Riorganizzazione delle scuole, Cappelli (PDL): "Scelte sbagliate"

Riccardo Cappelli, coordinatore provinciale dei giovani del Pdl e consigliere comunale, esprime profonda amarezza e rabbia per la decisione della Provincia di riorganizzare le scuole

Nota - Questo comunicato è stato pubblicato integralmente come contributo esterno. Questo contenuto non è pertanto un articolo prodotto dalla redazione di CesenaToday

Riccardo Cappelli, coordinatore provinciale dei giovani del Pdl e consigliere comunale, esprime profonda amarezza e rabbia per la decisione della Provincia di riorganizzare le scuole superiori di Cesena in tutta fretta e senza valutarne adeguatamente gli effetti.
 
“Ancora una volta le istituzioni locali ed in particolare la Provincia prendono decisioni sulla pelle degli studenti e del personale, senza alcun confronto adeguato con chi tutti i giorni “vive” la scuola. E’ il solito atteggiamento dei nostri burocrati, talmente lungimiranti da aver varato nel 2008 un complesso scolastico (il “Cubo”) costato circa sedici milioni di euro e già insufficiente al momento dell’inaugurazione.
Scorporare i due licei linguistici oggi aggregati allo Scientifico e al Classico, per creare un Liceo Linguistico unico, significa in primo luogo disperdere parte di quel patrimonio didattico e professionale creatosi nel tempo all’interno dei nostri due maggiori istituti scolastici, in aggiunta ai significativi investimenti economici che sono stati compiuti. Oltretutto, dare vita ad un nuovo Liceo Linguistico unico rischia di essere un salto nel buio, perché non c’è alcuna garanzia sul fatto che il nuovo istituto possa raccogliere almeno 500-600 alunni ovvero il numero minimo previsto dalla normativa vigente. Ci chiediamo, infatti, se il Comune e la Provincia non ritengano che attualmente molti studenti e le loro famiglie scelgano gli indirizzi linguistici proprio perché operanti nell’ambito del Liceo Classico e dello Scientifico, storici istituti che godono di un’ottima reputazione nella nostra città.

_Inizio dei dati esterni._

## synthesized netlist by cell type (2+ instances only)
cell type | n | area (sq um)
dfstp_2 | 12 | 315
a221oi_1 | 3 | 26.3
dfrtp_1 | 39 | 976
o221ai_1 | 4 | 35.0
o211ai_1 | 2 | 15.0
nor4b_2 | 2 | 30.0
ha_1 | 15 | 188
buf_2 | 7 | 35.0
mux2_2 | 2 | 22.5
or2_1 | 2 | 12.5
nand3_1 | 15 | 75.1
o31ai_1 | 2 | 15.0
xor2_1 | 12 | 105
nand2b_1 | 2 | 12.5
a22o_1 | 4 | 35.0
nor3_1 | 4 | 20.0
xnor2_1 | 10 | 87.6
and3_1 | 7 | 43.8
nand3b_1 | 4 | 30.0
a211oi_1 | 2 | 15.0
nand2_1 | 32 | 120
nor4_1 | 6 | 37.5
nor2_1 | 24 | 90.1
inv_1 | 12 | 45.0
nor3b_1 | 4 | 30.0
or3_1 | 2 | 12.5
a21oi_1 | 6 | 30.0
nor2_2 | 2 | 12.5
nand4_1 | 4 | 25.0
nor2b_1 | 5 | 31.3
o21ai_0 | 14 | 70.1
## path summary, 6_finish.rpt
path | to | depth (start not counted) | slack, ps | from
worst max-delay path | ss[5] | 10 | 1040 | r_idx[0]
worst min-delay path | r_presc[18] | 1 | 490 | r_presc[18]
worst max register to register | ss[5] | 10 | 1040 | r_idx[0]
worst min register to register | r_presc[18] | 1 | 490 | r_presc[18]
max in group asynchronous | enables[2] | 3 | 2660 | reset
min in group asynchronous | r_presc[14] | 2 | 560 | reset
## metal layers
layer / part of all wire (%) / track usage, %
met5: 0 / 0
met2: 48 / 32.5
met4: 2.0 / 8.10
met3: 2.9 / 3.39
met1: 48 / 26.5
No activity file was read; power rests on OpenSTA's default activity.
===== src/rtl/axis_trim_pkg.sv =====
// axis_trim_pkg: FSM states and default counter width for axis_pkt_len_trim.
package axis_trim_pkg;
  typedef enum logic [1:0] {S_IDLE, S_PASS, S_DISCARD} trim_state_e;
  localparam int CNT_W_DEF = 16;
endpackage


===== src/rtl/axi_stream_inf.sv =====
// axi_stream_inf: AXI-stream bundle with tdata/tkeep/tuser/tlast/tvalid/tready.
interface axi_stream_inf #(
  parameter int DSIZE = 32,
  parameter int KSIZE = DSIZE / 8,
  parameter int USIZE = 1
);
  logic [DSIZE-1:0] axis_tdata;
  logic [KSIZE-1:0] axis_tkeep;
  logic [USIZE-1:0] axis_tuser;
  logic             axis_tlast;
  logic             axis_tvalid;
  logic             axis_tready;
  modport master (output axis_tdata, axis_tkeep, axis_tuser, axis_tlast, axis_tvalid, input axis_tready);
  modport slaver (input axis_tdata, axis_tkeep, axis_tuser, axis_tlast, axis_tvalid, output axis_tready);
endinterface


===== src/rtl/axis_trim_skid_buf.sv =====
// axis_trim_skid_buf: 2-entry registered output slice, full throughput, outputs held under back-pressure.
module axis_trim_skid_buf #(
  parameter int W          = 8,
  parameter int SKID_DEPTH = 2
) (
  input  logic         clock,
  input  logic         rst_n,
  input  logic [W-1:0] src_data,
  input  logic         src_valid,
  output logic         src_ready,
  output logic [W-1:0] dst_data,
  output logic         dst_valid,
  input  logic         dst_ready
);
  if (SKID_DEPTH != 2) begin : g_bad_depth
    $error("axis_trim_skid_buf: SKID_DEPTH must be 2");
  end
  logic [W-1:0] sk_data;
  logic         sk_valid, load, push, sk_next;
  always_comb begin
    push    = src_valid && src_ready;
    load    = !dst_valid || dst_ready;
    sk_next = !load && (sk_valid || push);
  end
  // src_ready is registered as "skid slot empty"; it stays low while in reset
  always_ff @(posedge clock or negedge rst_n) begin
    if (!rst_n) begin
      dst_valid <= 1'b0;
      dst_data  <= '0;
      sk_valid  <= 1'b0;
      sk_data   <= '0;
      src_ready <= 1'b0;
    end else begin
      src_ready <= !sk_next;
      sk_valid  <= sk_next;
      if (load) begin
        dst_valid <= sk_valid || push;
        dst_data  <= sk_valid ? sk_data : src_data;
      end else if (push) begin
        sk_data <= src_data;
      end
    end
  end
endmodule


===== src/rtl/axis_pkt_len_trim.sv =====
// axis_pkt_len_trim: per-packet beat-length limiter on an AXI stream with a registered output slice.
// Define AXIS_TRIM_KEEP_ZERO_EN to forward excess beats with tkeep=0 instead of dropping them.
module axis_pkt_len_trim
  import axis_trim_pkg::*;
#(
  parameter int CNT_W      = CNT_W_DEF,
  parameter int DSIZE      = 32,
  parameter int KSIZE      = DSIZE / 8,
  parameter int USIZE      = 1,
  parameter int SKID_DEPTH = 2
) (
  input  logic             clock,
  input  logic             rst_n,
  input  logic [CNT_W-1:0] cfg_max_beats,
  axi_stream_inf.slaver    axis_in,
  axi_stream_inf.master    axis_out,
  output logic             trim_pulse,
  output logic [CNT_W-1:0] trim_cnt
);
`ifdef AXIS_TRIM_KEEP_ZERO_EN
  localparam bit KEEP_ZERO = 1'b1;
`else
  localparam bit KEEP_ZERO = 1'b0;
`endif
  localparam int W = USIZE + KSIZE + 1 + DSIZE;
  trim_state_e      state, state_n;
  logic [CNT_W-1:0] beat_cnt, beat_cnt_n, lim, lim_n;
  logic             sk_ready, accept, push, hit, last;
  logic [KSIZE-1:0] keep;
  logic [W-1:0]     src_data, dst_data;
  logic             dst_valid;
  assign axis_in.axis_tready = sk_ready || (!KEEP_ZERO && state == S_DISCARD);
  assign accept = axis_in.axis_tvalid && axis_in.axis_tready;
  always_comb begin
    state_n    = state;
    beat_cnt_n = beat_cnt;
    lim_n      = lim;
    hit        = 1'b0;
    if (accept) begin
      case (state)
        S_IDLE: begin
          lim_n      = cfg_max_beats;
          beat_cnt_n = CNT_W'(1);
          hit        = !axis_in.axis_tlast && cfg_max_beats == CNT_W'(1);
          state_n    = axis_in.axis_tlast ? S_IDLE : hit ? S_DISCARD : S_PASS;
        end
        S_PASS: begin
          beat_cnt_n = beat_cnt + CNT_W'(1);
          hit        = !axis_in.axis_tlast && lim != '0 && beat_cnt_n == lim;
          state_n    = axis_in.axis_tlast ? S_IDLE : hit ? S_DISCARD : S_PASS;
        end
        default: state_n = axis_in.axis_tlast ? S_IDLE : S_DISCARD;
      endcase
    end
  end
  // Drop mode swallows excess beats and closes the packet on the limit beat;
  // keep-zero mode forwards everything and only blanks tkeep past the limit.
  always_comb begin
    push     = accept && (KEEP_ZERO || state != S_DISCARD);
    last     = axis_in.axis_tlast || (!KEEP_ZERO && hit);
    keep     = (KEEP_ZERO && state == S_DISCARD) ? '0 : axis_in.axis_tkeep;
    src_data = {axis_in.axis_tuser, keep, last, axis_in.axis_tdata};
  end
  always_ff @(posedge clock or negedge rst_n) begin
    if (!rst_n) begin
      state      <= S_IDLE;
      beat_cnt   <= '0;
      lim        <= '0;
      trim_pulse <= 1'b0;
      trim_cnt   <= '0;
    end else begin
      state      <= state_n;
      beat_cnt   <= beat_cnt_n;
      lim        <= lim_n;
      trim_pulse <= hit;
      if (hit && trim_cnt != '1) trim_cnt <= trim_cnt + CNT_W'(1);
    end
  end
  axis_trim_skid_buf #(.W(W), .SKID_DEPTH(SKID_DEPTH)) u_skid (
    .clock     (clock),
    .rst_n     (rst_n),
    .src_data  (src_data),
    .src_valid (push),
    .src_ready (sk_ready),
    .dst_data  (dst_data),
    .dst_valid (dst_valid),
    .dst_ready (axis_out.axis_tready)
  );
  assign axis_out.axis_tvalid = dst_valid;
  assign axis_out.axis_tdata  = dst_data[DSIZE-1:0];
  assign axis_out.axis_tlast  = dst_data[DSIZE];
  assign axis_out.axis_tkeep  = dst_data[DSIZE+1 +: KSIZE];
  assign axis_out.axis_tuser  = dst_data[DSIZE+1+KSIZE +: USIZE];
endmodule
===== config.mk =====
export PLATFORM = sky130hd
export DESIGN_NAME = irq_encoder_8to3
export DESIGN_NICKNAME = d
export VERILOG_FILES = /design/src/rtl/coder_pkg.sv /design/src/rtl/prio_sel8.sv /design/src/rtl/irq_encoder_8to3.sv
export SDC_FILE = /design/constraint.sdc
export NUM_CORES = 1
export LEC_CHECK = 0
export ABC_AREA = 1
export CORE_MARGIN = 4
export CORE_UTILIZATION = 43
export DETAILED_ROUTE_END_ITERATION = 8
export PLACE_DENSITY = 0.77
export SLEW_MARGIN = 0
export SYNTH_ARGS = -nofsm -noshare
export SYNTH_HDL_FRONTEND = slang
export SYNTH_SLANG_ARGS = --single-unit

===== constraint.sdc =====
create_clock -name clk -period 2.1 [get_ports clk]
set_clock_uncertainty 0.2 [all_clocks]
set_input_delay 0.42 -clock clk [delete_from_list [all_inputs] [get_ports clk]]
set_output_delay 0.42 -clock clk [all_outputs]
set_load 0.01 [all_outputs]

===== src/rtl/coder_pkg.sv =====
// Shared definitions for the request encoder and the matching 3:8 decoder.
// Latency: n/a (constants and a combinational helper only).
// Backpressure: n/a.
//
// Contents:
//   NUM_IN  number of request lines (this revision: 8)
//   CODE_W  binary code width, equal to $clog2(NUM_IN)
//   onehot  code -> NUM_IN-bit one-hot, used on both sides of the code/one-hot round trip
package coder_pkg;

  localparam int NUM_IN = 8;
  localparam int CODE_W = 3;

  function automatic logic [NUM_IN-1:0] onehot(input logic [CODE_W-1:0] code);
    logic [NUM_IN-1:0] oh;
    oh       = '0;
    oh[code] = 1'b1;
    return oh;
  endfunction

endpackage


===== src/rtl/prio_sel8.sv =====
// Combinational 8-input priority selector: binary index of the winning set bit.
// Latency: 0 cycles (pure combinational).
// Backpressure: none; output follows input.
//
// Ports:
//   in   [7:0]  candidate mask
//   idx  [2:0]  winning index (HIGH_PRI=1: highest set bit, 0: lowest); 0 when in==0
//   any         at least one bit of in is set
module prio_sel8 #(
  parameter int HIGH_PRI = 1
) (
  input  logic [7:0] in,
  output logic [2:0] idx,
  output logic       any
);

  // The scan direction is chosen so the last match written is the winner.
  always_comb begin
    idx = 3'd0;
    any = |in;
    if (HIGH_PRI != 0) begin
      for (int i = 0; i < 8; i++) begin
        if (in[i]) idx = i[2:0];
      end
    end else begin
      for (int i = 7; i >= 0; i--) begin
        if (in[i]) idx = i[2:0];
      end
    end
  end

endmodule


===== src/rtl/irq_encoder_8to3.sv =====
// Sticky 8-line request collector issuing the binary index of the winning pending request.
// Latency: req sampled at an edge -> pending after that edge -> out_valid one edge later (when idle).
// Backpressure: a presented code holds while out_ready=0 (no preemption); accept reloads back-to-back.
//
// Ports:
//   clk        rising-edge clock
//   rst_n      asynchronous active-low reset
//   en         capture/issue enable (a presented code stays valid while en=0)
//   clr        synchronous flush of pending, out_valid and coalesced; overrides out_ready
//   req        level-sampled request lines
//   out_code   index of the presented request (holds its last value while out_valid=0)
//   out_valid  out_code is valid
//   out_ready  consumer accepts out_code this cycle
//   pending    registered sticky request mask
//   coalesced  1-cycle pulse: a request was sampled while its bit was already pending
module irq_encoder_8to3
  import coder_pkg::*;
#(
  parameter int HIGH_PRI = 1
) (
  input  logic              clk,
  input  logic              rst_n,
  input  logic              en,
  input  logic              clr,
  input  logic [NUM_IN-1:0] req,
  output logic [CODE_W-1:0] out_code,
  output logic              out_valid,
  input  logic              out_ready,
  output logic [NUM_IN-1:0] pending,
  output logic              coalesced
);

  logic              acc;
  logic [NUM_IN-1:0] acc_mask;
  logic [NUM_IN-1:0] req_en;
  logic [NUM_IN-1:0] pend_left;
  logic [CODE_W-1:0] cur_idx;
  logic              cur_any;
  logic [CODE_W-1:0] nxt_idx;
  logic              nxt_any;

  logic [NUM_IN-1:0] pending_nxt;
  logic              coalesced_nxt;
  logic [CODE_W-1:0] code_nxt;
  logic              valid_nxt;

  assign acc       = out_valid & out_ready;
  assign acc_mask  = acc ? onehot(out_code) : '0;
  assign req_en    = req & {NUM_IN{en}};
  // What remains pending once this cycle's accepted request is retired.
  assign pend_left = pending & ~acc_mask;

  // Selection for the idle case (nothing presented, so nothing retires).
  prio_sel8 #(.HIGH_PRI(HIGH_PRI)) u_sel_cur (
    .in  (pending),
    .idx (cur_idx),
    .any (cur_any)
  );

  // Selection for the back-to-back case, excluding the bit being accepted.
  prio_sel8 #(.HIGH_PRI(HIGH_PRI)) u_sel_nxt (
    .in  (pend_left),
    .idx (nxt_idx),
    .any (nxt_any)
  );

  always_comb begin
    // A request on the bit being retired re-arms it (set wins over clear); it is
    // a fresh request, not a coalesced one.
    pending_nxt   = pend_left | req_en;
    coalesced_nxt = |(req_en & pend_left);
    code_nxt      = out_code;
    valid_nxt     = out_valid;

    if (!out_valid) begin
      if (en && cur_any) begin
        code_nxt  = cur_idx;
        valid_nxt = 1'b1;
      end
    end else if (out_ready) begin
      // Requests captured this same cycle are not yet visible here; they are
      // picked up from pending on the following idle cycle.
      if (en && nxt_any) begin
        code_nxt  = nxt_idx;
        valid_nxt = 1'b1;
      end else begin
        valid_nxt = 1'b0;
      end
    end
    // Stall: code and valid hold, even if a higher-priority request arrives.

    if (clr) begin
      pending_nxt   = '0;
      coalesced_nxt = 1'b0;
      valid_nxt     = 1'b0;
      code_nxt      = out_code;
    end
  end

  always_ff @(posedge clk or negedge rst_n) begin
    if (!rst_n) begin
      pending   <= '0;
      coalesced <= 1'b0;
      out_code  <= '0;
      out_valid <= 1'b0;
    end else begin
      pending   <= pending_nxt;
      coalesced <= coalesced_nxt;
      out_code  <= code_nxt;
      out_valid <= valid_nxt;
    end
  end

endmodule
**config.mk**
```make
export PLATFORM = sky130hd
export DESIGN_NAME = bcd_display_scanner
export DESIGN_NICKNAME = d
export VERILOG_FILES = /design/src/rtl/bcd_display_scanner.sv
export SDC_FILE = /design/constraint.sdc
export NUM_CORES = 1
export LEC_CHECK = 0
export CAP_MARGIN = 25
export CORE_UTILIZATION = 25
export DETAILED_ROUTE_END_ITERATION = 8
export HOLD_SLACK_MARGIN = 0.05
export SLEW_MARGIN = 20
export SYNTH_ARGS = -nofsm -noshare
export SYNTH_HDL_FRONTEND = slang
export SYNTH_SLANG_ARGS = --single-unit
```
**constraint.sdc**
```tcl
create_clock -name clk -period 2.7 [get_ports clk]
set_input_delay 0.54 -clock clk [delete_from_list [all_inputs] [get_ports clk]]
set_output_delay 0.54 -clock clk [all_outputs]
set_load 0.02 [all_outputs]
```
**src/rtl/bcd_display_scanner.sv**
```systemverilog
// bcd_display_scanner
// Time-multiplexes a packed BCD value, one nibble per digit slot, onto a shared
// 7-segment decoder. Each slot begins with a blank gap to prevent ghosting.
// A new value arrives through a one-deep valid/ready buffer. It moves into the
// display register only at a frame boundary, so a frame never shows a mix of
// two values.
// Optional feature: define LEADING_ZERO_BLANK_EN to blank leading zero digits
// (digit 0 always shows).
// All outputs are registered. They are loaded from the next-state decode, so
// they line up cycle-for-cycle with the state they describe.
module bcd_display_scanner #(
  parameter int DIGITS = 4,
  parameter int DWELL  = 1000,
  parameter int BLANK  = 16
) (
  input  logic                  clk,
  input  logic                  rst_n,
  input  logic                  in_valid,
  output logic                  in_ready,
  input  logic [4*DIGITS-1:0]   in_bcd,
  output logic [3:0]            bcd_out,
  output logic [DIGITS-1:0]     dig_en,
  output logic                  frame_start
);

  localparam int CW = $clog2(DWELL);
  localparam int IW = (DIGITS > 1) ? $clog2(DIGITS) : 1;
  localparam logic [CW-1:0] CNT_LAST  = CW'(DWELL - 1);
  localparam logic [CW-1:0] CNT_BLANK = CW'(BLANK);
  localparam logic [IW-1:0] IDX_LAST  = IW'(DIGITS - 1);

  // Registered state
  logic [CW-1:0]         cnt;
  logic [IW-1:0]         idx;
  logic [4*DIGITS-1:0]   disp;
  logic [4*DIGITS-1:0]   pend;
  logic                  pend_full;

  // Next-state values
  logic [CW-1:0]         cnt_nxt;
  logic [IW-1:0]         idx_nxt;
  logic [4*DIGITS-1:0]   disp_nxt;
  logic [4*DIGITS-1:0]   pend_nxt;
  logic                  pend_full_nxt;
  logic                  slot_end;
  logic                  frame_end;

  // Next-cycle output values
  logic                  blank_lz;
  logic                  show_nxt;
  logic [3:0]            bcd_nxt;
  logic [DIGITS-1:0]     dig_en_nxt;
  logic                  frame_nxt;
  logic                  ready_nxt;

  // Select nibble 'sel' of a packed BCD word
  function automatic logic [3:0] nibble_at(input logic [4*DIGITS-1:0] val,
                                           input logic [IW-1:0] sel);
    logic [3:0] nib;
    nib = 4'h0;
    for (int k = 0; k < DIGITS; k++) begin
      if (sel == IW'(k)) begin
        nib = val[4*k +: 4];
      end else begin
        nib = nib;
      end
    end
    return nib;
  endfunction

`ifdef LEADING_ZERO_BLANK_EN
  // True when digit 'sel' (sel > 0) and every more significant digit are zero
  function automatic logic lead_zero(input logic [4*DIGITS-1:0] val,
                                     input logic [IW-1:0] sel);
    logic run;
    logic hit;
    run = 1'b1;
    hit = 1'b0;
    for (int k = DIGITS - 1; k >= 1; k--) begin
      run = run & (val[4*k +: 4] == 4'h0);
      if (sel == IW'(k)) begin
        hit = run;
      end else begin
        hit = hit;
      end
    end
    return hit;
  endfunction
`endif

  // Slot/digit sequencing plus handshake capture and frame-boundary transfer
  always_comb begin
    cnt_nxt       = cnt;
    idx_nxt       = idx;
    disp_nxt      = disp;
    pend_nxt      = pend;
    pend_full_nxt = pend_full;
    slot_end      = (cnt == CNT_LAST);
    frame_end     = slot_end && (idx == IDX_LAST);

    if (slot_end) begin
      cnt_nxt = '0;
      if (idx == IDX_LAST) begin
        idx_nxt = '0;
      end else begin
        idx_nxt = idx + IW'(1);
      end
    end else begin
      cnt_nxt = cnt + CW'(1);
    end

    // Transfer and capture are exclusive: capture needs pend_full low
    if (frame_end && pend_full) begin
      disp_nxt      = pend;
      pend_full_nxt = 1'b0;
    end else if (in_valid && !pend_full) begin
      pend_nxt      = in_bcd;
      pend_full_nxt = 1'b1;
    end else begin
      pend_full_nxt = pend_full;
    end
  end

  // Decode the next cycle's outputs from the next state
  always_comb begin
`ifdef LEADING_ZERO_BLANK_EN
    blank_lz = lead_zero(disp_nxt, idx_nxt);
`else
    blank_lz = 1'b0;
`endif
    show_nxt = (cnt_nxt >= CNT_BLANK) && !blank_lz;
    if (show_nxt) begin
      bcd_nxt = nibble_at(disp_nxt, idx_nxt);
    end else begin
      bcd_nxt = 4'hF;
    end
    dig_en_nxt = '0;
    for (int k = 0; k < DIGITS; k++) begin
      dig_en_nxt[k] = show_nxt && (idx_nxt == IW'(k));
    end
    frame_nxt = (cnt_nxt == '0) && (idx_nxt == '0);
    ready_nxt = !pend_full_nxt;
  end

  // State and output registers; reset discards any pending value
  always_ff @(posedge clk or negedge rst_n) begin
    if (!rst_n) begin
      cnt         <= '0;
      idx         <= '0;
      disp        <= '0;
      pend        <= '0;
      pend_full   <= 1'b0;
      in_ready    <= 1'b1;
      bcd_out     <= 4'hF;
      dig_en      <= '0;
      frame_start <= 1'b1;
    end else begin
      cnt         <= cnt_nxt;
      idx         <= idx_nxt;
      disp        <= disp_nxt;
      pend        <= pend_nxt;
      pend_full   <= pend_full_nxt;
      in_ready    <= ready_nxt;
      bcd_out     <= bcd_nxt;
      dig_en      <= dig_en_nxt;
      frame_start <= frame_nxt;
    end
  end

endmodule
```
==> results.json <==
{
  "min_period_ns": 2.36,
  "synth_area_per_cell_um2": 12.6,
  "synthAdderAreaFrac_pct": 1.03,
  "routed_wl_um": 4840,
  "track_usage_pct": 10.7,
  "core_um2": 9330,
  "clkSinkCount": 55,
  "yosys_warnings": 0,
  "worst-path-buf-inv": 0,
  "first_global_vias": 1738,
  "finClkSkew_ns": 0.00676,
  "rows": 35,
  "syn_nets": 214,
  "die_w_um": 101,
  "yosysSeqAreaShare_pct": 56.7,
  "cts_max_path_buffers": 2,
  "synth_ff_type": "dfrtp_1",
  "start_util_pct": 26.1,
  "max_cap_violations": 0,
  "drc": 0,
  "synth_top_area_share_pct": 50.3,
  "fill_cells": 952,
  "required_ns": 2.94,
  "grt_overflow": 0,
  "wl_per_cell_um": 13.5,
  "slowest_delay_ns": 0.53,
  "synthDistinctLibCells": 52,
  "ios": 29,
  "cts_tree": "yes",
  "start_kind": "flip-flop",
  "num_antenna_cells": 0,
  "outcome": "completed",
  "avgViaCountPerCell": 4.34,
  "drive_above_1_share_pct": 23.9,
  "synth_xor_area_share_pct": 2.15,
  "areaGrowthSynthToFinish_pct": 22.9,
  "firstDrtPassIters": 4,
  "cts_root_buf": "clkbuf_8",
  "max-vdd-ir-drop_uv": 215,
  "relSlewSlack_pct": 56.5,
  "postCtsResizedCells": 0,
  "dr.first_iter.drc_count": 75,
  "antenna_found_initial": 0,
  "synth_top_area_cell": "dfrtp_1",
  "final_nets": 250,
  "cts-buffers-inserted": 5,
  "netlist_instances": 193,
  "ys_async_sr_fraction_pct": 100,
  "die_area_um2": 10200,
  "vias": 1558,
  "grt_max_degree": 34,
  "final_antenna_net_count": 0,
  "post_cts_buffers": 0,
  "port_buffers": 28,
  "hold_buffers": 1,
  "min_period_over_period_pct": 87.2,
  "setup_viol": 0,
  "critPathTopFamily": "simple AND/OR/NAND/NOR gates",
  "crit_type": "flip-flop to flip-flop",
  "worstSetupEndpointType": "flip-flop",
  "cts.clk_slew.worst_paths_ns": 0.10,
  "worstPathArrival_ns": 2.60,
  "yosys-top-cells-area": "dfrtp_1 50%, mux2_2 7.9%, dfstp_2 6.5%, mux2i_1 6.2%, inv_1 2.8%",
  "synth_compound_gate_area_share_pct": 8.26,
  "hold_class": "flip-flop to flip-flop",
  "utilization_pct": 32.1,
  "max_freq_ghz": 0.425,
  "synth_edf_count": 0,
  "power_density_nw_per_um2": 494,
  "synthSimpleGateAreaFrac_pct": 13.0,
  "yosys-top-cells-count": "49 x dfrtp_1, 18 x inv_1, 17 x mux2_2, 15 x mux2i_1, 10 x nor2_1",
  "die_y_um": 101,
  "dp_hpwl_um": 3500,
  "grt_pass1_wl_um": 8340,
  "clk_latency_ns": 0.31,
  "worstPathCellList": "nand3_2 -> or3_4 -> o32a_1 -> o22ai_2 -> nor4b_4 -> nor3b_2",
  "ctsHtreeMaxLevel": 2,
  "setup_tns_ns": 0,
  "synthMuxAreaShare_pct": 14.6,
  "leakagePower_nw": 1.35,
  "path_max_fanout": 9,
  "hold_viol_final": 0,
  "timing.final.max_slew_violations": 0,
  "syn_area_um2": 2440,
  "rsz0062_at_grt": "no",
  "gp_congestion": 0.824,
  "worst_pin_slew_ns": 0.653,
  "cpMaxStageDelayCell": "dfrtp_1",
  "synth_seq_cells": 55,
  "synth.most_common_cell": "dfrtp_1",
  "synth_top_family_by_area": "multiplexers"
}
-- report_power, final --
group	switching [mW]	leakage, nW	internal [mW]	total [mW]
sequential	0.0159	0.696	0.851	0.867
combinational	0.0248	0.600	0.0454	0.0703
clock	0.266	0.0514	0.277	0.543
total	0.306	1.35	1.17	1.48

Senza questo volano, chi ci assicura che il nuovo Liceo linguistico abbia successo?
 
Non deve passare inosservata neppure la decisione di sopprimere la presidenza dell’Istituto Versari, accorpandone i corsi al Macrelli nella prospettiva di un unico istituto “dei servizi”. Riteniamo che anche questa scelta sia frettolosa e che debbano essere meglio approfonditi gli effetti sugli spazi scolastici, visto che gli studenti ed il personale del Versari “hanno già dato” in termini di disagi.
 
Chiediamo al Comune e alla Provincia di fermare immediatamente la riorganizzazione delle scuole superiori di Cesena, che non può certo avvenire con un blitz estemporaneo in soli dieci giorni, ma deve essere frutto di un serio ed onesto confronto con gli istituti coinvolti. Altrimenti dovremmo concludere che la scelta di scorporare e di fondere determinate scuole risponde più a logiche politiche di qualcuno che a reali esigenze della città”.